**Exercise prompt:**
Search the entries below for the string "bits" and give the number of lines that hold it, nothing else.

──────── Supplied data ────────

### src/logic/cache_pkg.sv
package cache_pkg;

	localparam int ADDR_W  = 16;            // byte address width
	localparam int DATA_W  = 16;            // pipeline word width
	localparam int TAG_W   = 5;             // tag bits at the top of the address
	localparam int INDEX_W = 7;             // set index bits
	localparam int WORDS   = 8;             // words per block
	localparam int SETS    = 1 << INDEX_W;  // one block per set, 128 sets
	localparam int WORD_W  = $clog2(WORDS); // word index inside a block

	typedef logic [DATA_W-1:0] data_t; // one cached word

	// addr : tttt tsss ssss wwwb
	typedef struct packed {
		logic [TAG_W-1:0]   tag;      // compared against the stored tag
		logic [INDEX_W-1:0] index;    // selects the set
		logic [WORD_W-1:0]  word;     // selects the word in the block
		logic               byte_sel; // ignored, word accesses only
	} cache_addr_t;

	typedef struct packed {
		logic             valid; // block holds memory data
		logic [TAG_W-1:0] tag;   // tag of the resident block
	} meta_t;

	typedef struct packed {
		logic        read;  // pipeline load
		logic        write; // pipeline store, never together with read
		cache_addr_t addr;  // byte address of the access
		data_t       wdata; // store data
	} cache_req_t;

	typedef struct packed {
		logic              read;  // level, held for the whole fill
		logic              write; // one cycle per store
		logic [ADDR_W-1:0] addr;  // fill address or store address
		data_t             wdata; // store data, write through
	} mem_req_t;

	typedef struct packed {
		logic              busy;    // fill in progress
		logic [WORD_W-1:0] word;    // word being fetched
		logic              word_we; // memory word arrived this cycle
		logic              tag_we;  // last word, tag goes in now
	} fill_ctl_t;

endpackage

### src/logic/cache_fill_fsm.sv
module cache_fill_fsm (
	input  logic                         clk,
	input  logic                         arst_n,
	input  logic                         miss,           // lookup saw a miss
	input  cache_pkg::cache_addr_t       miss_addr,      // address that missed
	input  logic                         mem_data_valid, // one strobe per word
	output cache_pkg::fill_ctl_t         fill,           // state for lookup and word select
	output logic [cache_pkg::ADDR_W-1:0] fill_addr,      // memory read address
	output logic                         finish          // one cycle, last word
);

	import cache_pkg::*;

	typedef enum logic {
		IDLE,
		FILLING
	} state_t;

	state_t             state;
	state_t             state_nxt;
	logic [WORD_W-1:0]  count;      // next word to fetch
	logic [TAG_W-1:0]   base_tag;   // block being filled
	logic [INDEX_W-1:0] base_index;
	logic               start;      // miss accepted this cycle
	logic               last_word;  // count points at final word
	cache_addr_t        fill_ptr;

	assign start     = (state == IDLE) & miss;
	assign last_word = (count == WORD_W'(WORDS - 1));

	always_comb begin
		state_nxt = state;
		case (state)
			IDLE: begin
				if (start) begin
					state_nxt = FILLING; // busy rises at this edge
				end
			end
			FILLING: begin
				if (mem_data_valid && last_word) begin
					state_nxt = IDLE; // eighth word in, tag goes with it
				end
			end
			default: begin
				state_nxt = IDLE;
			end
		endcase
	end

	always_ff @(posedge clk or negedge arst_n) begin
		if (!arst_n) begin
			state <= IDLE;
			count <= '0;
		end else begin
			state <= state_nxt;
			if (start) begin
				count <= '0;         // fill starts at word 0
			end else if (fill.word_we) begin
				count <= count + 1'b1; // wraps back to 0 after the last word
			end
		end
	end

	// block base, only meaningful while filling
	always_ff @(posedge clk) begin
		if (start) begin
			base_tag   <= miss_addr.tag;
			base_index <= miss_addr.index;
		end
	end

	assign fill.busy    = (state == FILLING);
	assign fill.word    = count;
	assign fill.word_we = fill.busy & mem_data_valid; // latency set by memory
	assign fill.tag_we  = fill.word_we & last_word;
	assign finish       = fill.tag_we; // high while busy falls

	assign fill_ptr.tag      = base_tag;
	assign fill_ptr.index    = base_index;
	assign fill_ptr.word     = count;
	assign fill_ptr.byte_sel = 1'b0; // word aligned
	assign fill_addr         = fill_ptr;

endmodule

### config.mk
export PLATFORM = sky130hd
export DESIGN_NAME = cache_fill_fsm
export DESIGN_NICKNAME = d
export VERILOG_FILES = /design/src/logic/cache_pkg.sv /design/src/logic/cache_fill_fsm.sv
export SDC_FILE = /design/constraint.sdc
export NUM_CORES = 1
export LEC_CHECK = 0
export BUFFER_PORTS_ARGS = -buffer_cell sky130_fd_sc_hd__buf_2
export CAP_MARGIN = 5
export CORE_MARGIN = 3
export CORE_UTILIZATION = 41
export DETAILED_ROUTE_END_ITERATION = 10
export HOLD_SLACK_MARGIN = 0.15
export PLACE_DENSITY = 0.8
export SYNTH_ARGS = -nofsm -noshare
export SYNTH_HDL_FRONTEND = slang
export SYNTH_SLANG_ARGS = --single-unit
### constraint.sdc
create_clock -name clk -period 2.16 [get_ports clk]
set_input_delay 0.324 -clock clk [delete_from_list [all_inputs] [get_ports clk]]
set_output_delay 0.324 -clock clk [all_outputs]
set_load 0.01 [all_outputs]
==> results.json <==
{
  "portBuffers": 37,
  "tns_ns": 0,
  "fill_cells": 118,
  "ant_nets": 0,
  "hp-class": "input pin to flop",
  "drc_errors": 0,
  "core_area_mm2": 0.00135,
  "ys_ff_latch": 16,
  "p_per_area_mw_per_mm2": 1050,
  "fmax_mhz": 564,
  "fp.dieH_um": 44.8,
  "synthTopCellsByArea": "edfxtp_1 (58%), dfrtp_1 (16%), buf_4 (7.3%)",
  "insertion_delay_ns": 0.27,
  "post_cts_buffers": 0,
  "cts_buffers": 3,
  "cp-end-kind": "output port",
  "cp-endpoint": "finish",
  "crit_family": "flip-flops",
  "grt.overflow.total": 0,
  "path_cells": "ha_1 > ha_1 > and3_1 > buf_2",
  "cts-htree-levels": 1,
  "reg2reg_depth": 4,
  "synth_top_area_share_pct": 58.3,
  "cp-start-kind": "flop",
  "vias": 422,
  "leakagePower_nw": 0.388,
  "fp-row-count": 13,
  "clock-sinks": 16,
  "crit_required_ns": 1.84,
  "synthFlopType": "edfxtp_1",
  "synth_cells": 36,
  "drt-total-wl_mm": 1.23,
  "async_flop_share_pct": 25.0,
  "fp.dieArea_mm2": 0.00201,
  "ios": 43,
  "cts-resized-gates": 0,
  "fin_nets": 96,
  "setup_viol": 0,
  "yosysMostFrequentCell": "edfxtp_1",
  "grt_pass1_wl_mm": 1.80,
  "ctsLongestPathBuffers": 2,
  "grt_max_degree": 13,
  "maxCapViolCount": 0,
  "fin_crit_ns": 1.77,
  "status": "complete, no violations",
  "syn_nets": 58,
  "rsz0062_at_grt": "no",
  "cp_num_cells": 4,
  "critPathLaunch": "count[0]$_DFFE_PN0P_",
  "r2r_slack_ns": 0.66,
  "gp_congestion": 0.683,
  "timing.final.crit_share_pct": 82.1,
  "antenna_found_initial": 0,
  "drv_slew": 0,
  "avgRoutedWirePerCell_um": 13.9,
  "layout-area-overhead-vs-synth_pct": 32.8,
  "place_hpwl_mm": 1.03,
  "finalPower_mw": 0.865,
  "synthesis.area_um2": 618,
  "r2r_start": "count[0]$_DFFE_PN0P_",
  "hold_viol_final": 0,
  "synthDistinctLibCells": 12,
  "crit_path_top_delay_cell": "dfrtp_1",
  "crit_type": "flop to output port",
  "cts_tree": "built",
  "clockRootBuffer": "clkbuf_4",
  "path_common_cell": "ha_1",
  "arrival_ns": 1.45,
  "skew_ns": 0.00415,
  "post_drt_via_cell_ratio": 4.80,
  "final_layout_size_suffix_gt1_share_pct": 56.2,
  "cts.clk_slew.worst_paths_ns": 0.08,
  "avgSynthCellArea_um2": 17.2,
  "ys_seq_area_share_pct": 74.5,
  "ys_warn_count": 0,
  "grt_use_total_pct": 12.8,
  "crit_path_max_incr_delay_ns": 0.43,
  "start_util_pct": 45.8,
  "yosys.area.top_type": "edfxtp_1",
  "worstPathMaxFanout": 5,
  "synth_commonest_cells": "edfxtp_1 (12), buf_4 (6), dfrtp_1 (4)",
  "dieWidth_um": 44.8,
  "grt_pass1_vias": 384,
  "firstDrtPassIters": 4,
  "worstReg2RegEnd": "count[2]$_DFFE_PN0P_",
  "synth_edf_count": 12,
  "ir_drop_mv": 0.797,
  "path_buf_inv": 1,
  "drt_iter0_markers": 5,
  "diodes": 0
}
## metrics by stage
stage                     area [um2]  std cells  setup WS [ns]  hold slack [ns]  utilization, %
final                            821         88          0.386            0.228            60.8
after global routing             821         88          0.279            0.212            60.8
after CTS                        821         88          0.377            0.221            60.8
after detailed placement         785         83          0.660            0.138            58.1
after global placement           785         83          0.699            0.133            58.1
after floorplan                  618         36          0.651           0.0284               -
## registers in the layout (all words and copies together), names as in the netlist
register / count
base_tag: 5
state: 1
base_index: 7
count: 3
## cell type report
class | instances | area, um2 | share of cell area, %
repair buffers | 39 | 203 | 24.7
flip-flops and latches | 16 | 460 | 56.1
well taps | 15 | 18.8 | 2.29
clock buffers | 4 | 26.3 | 3.20
multi-input cells | 14 | 113 | 13.7
## power breakdown
group	switching [mW]	leakage, nW	internal (mW)	total, mW
sequential	0.0494	0.154	0.392	0.441
combinational	0.135	0.220	0.139	0.274
clock	0.0775	0.0150	0.0713	0.149
total	0.262	0.388	0.602	0.865
## cells by family (layout without fill, tap and decap cells)
logic type / after synthesis / in the layout / synth area share (%)
AOI/OAI and AO/OA: 3 / 3 / 4.25
xor gates and xnor gates: 1 / 1 / 1.42
adders and majority gates: 2 / 2 / 4.05
buffers and inverters: 6 / 43 / 7.29
DFF: 16 / 16 / 74.5
muxes: 2 / 2 / 3.64
other: 1 / 1 / 0.607
and+or+nand+nor: 5 / 5 / 4.25
## cell usage in the layout (no fill, tap or decap), types with 2 or more instances in the layout
master	count
buf_2	37
mux2_1	2
nor2_1	2
clkbuf_4	3
ha_1	2
edfxtp_1	12
a22o_1	3
dfrtp_1	4
## per-layer routing
layer / track usage [%] / vias to the layer above / part of all wire, %
li1: - / 198 / -
met1: 16.6 / 187 / 39
met2: 20.9 / 35 / 43
met3: 3.98 / 2 / 17
met4: 3.51 / 0 / 0.73
met5: 0 / - / 0
## repair_timing
item / 4_1_cts / 5_1_grt
hold endpoints to repair: 4 / 0
setup endpoints to repair: 0 / 0
hold buffers: 1 / 0
## worst min-delay path by stage
stage | startpoint | end | cells past startpoint
4_1_cts | miss_addr[14] | base_tag[3]$_DFFE_PP_ | 1
5_1_grt | miss_addr[11] | base_tag[0]$_DFFE_PP_ | 1
3_5_place_dp | arst_n | state$_DFF_PN0_ | 1
2_1_floorplan | arst_n | count[0]$_DFFE_PN0P_ | 0
6_report | miss_addr[11] | base_tag[0]$_DFFE_PP_ | 1
3_3_place_gp | arst_n | state$_DFF_PN0_ | 1
Power figures use the tool's default switching activity.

────────

**Solution to this problem:**
2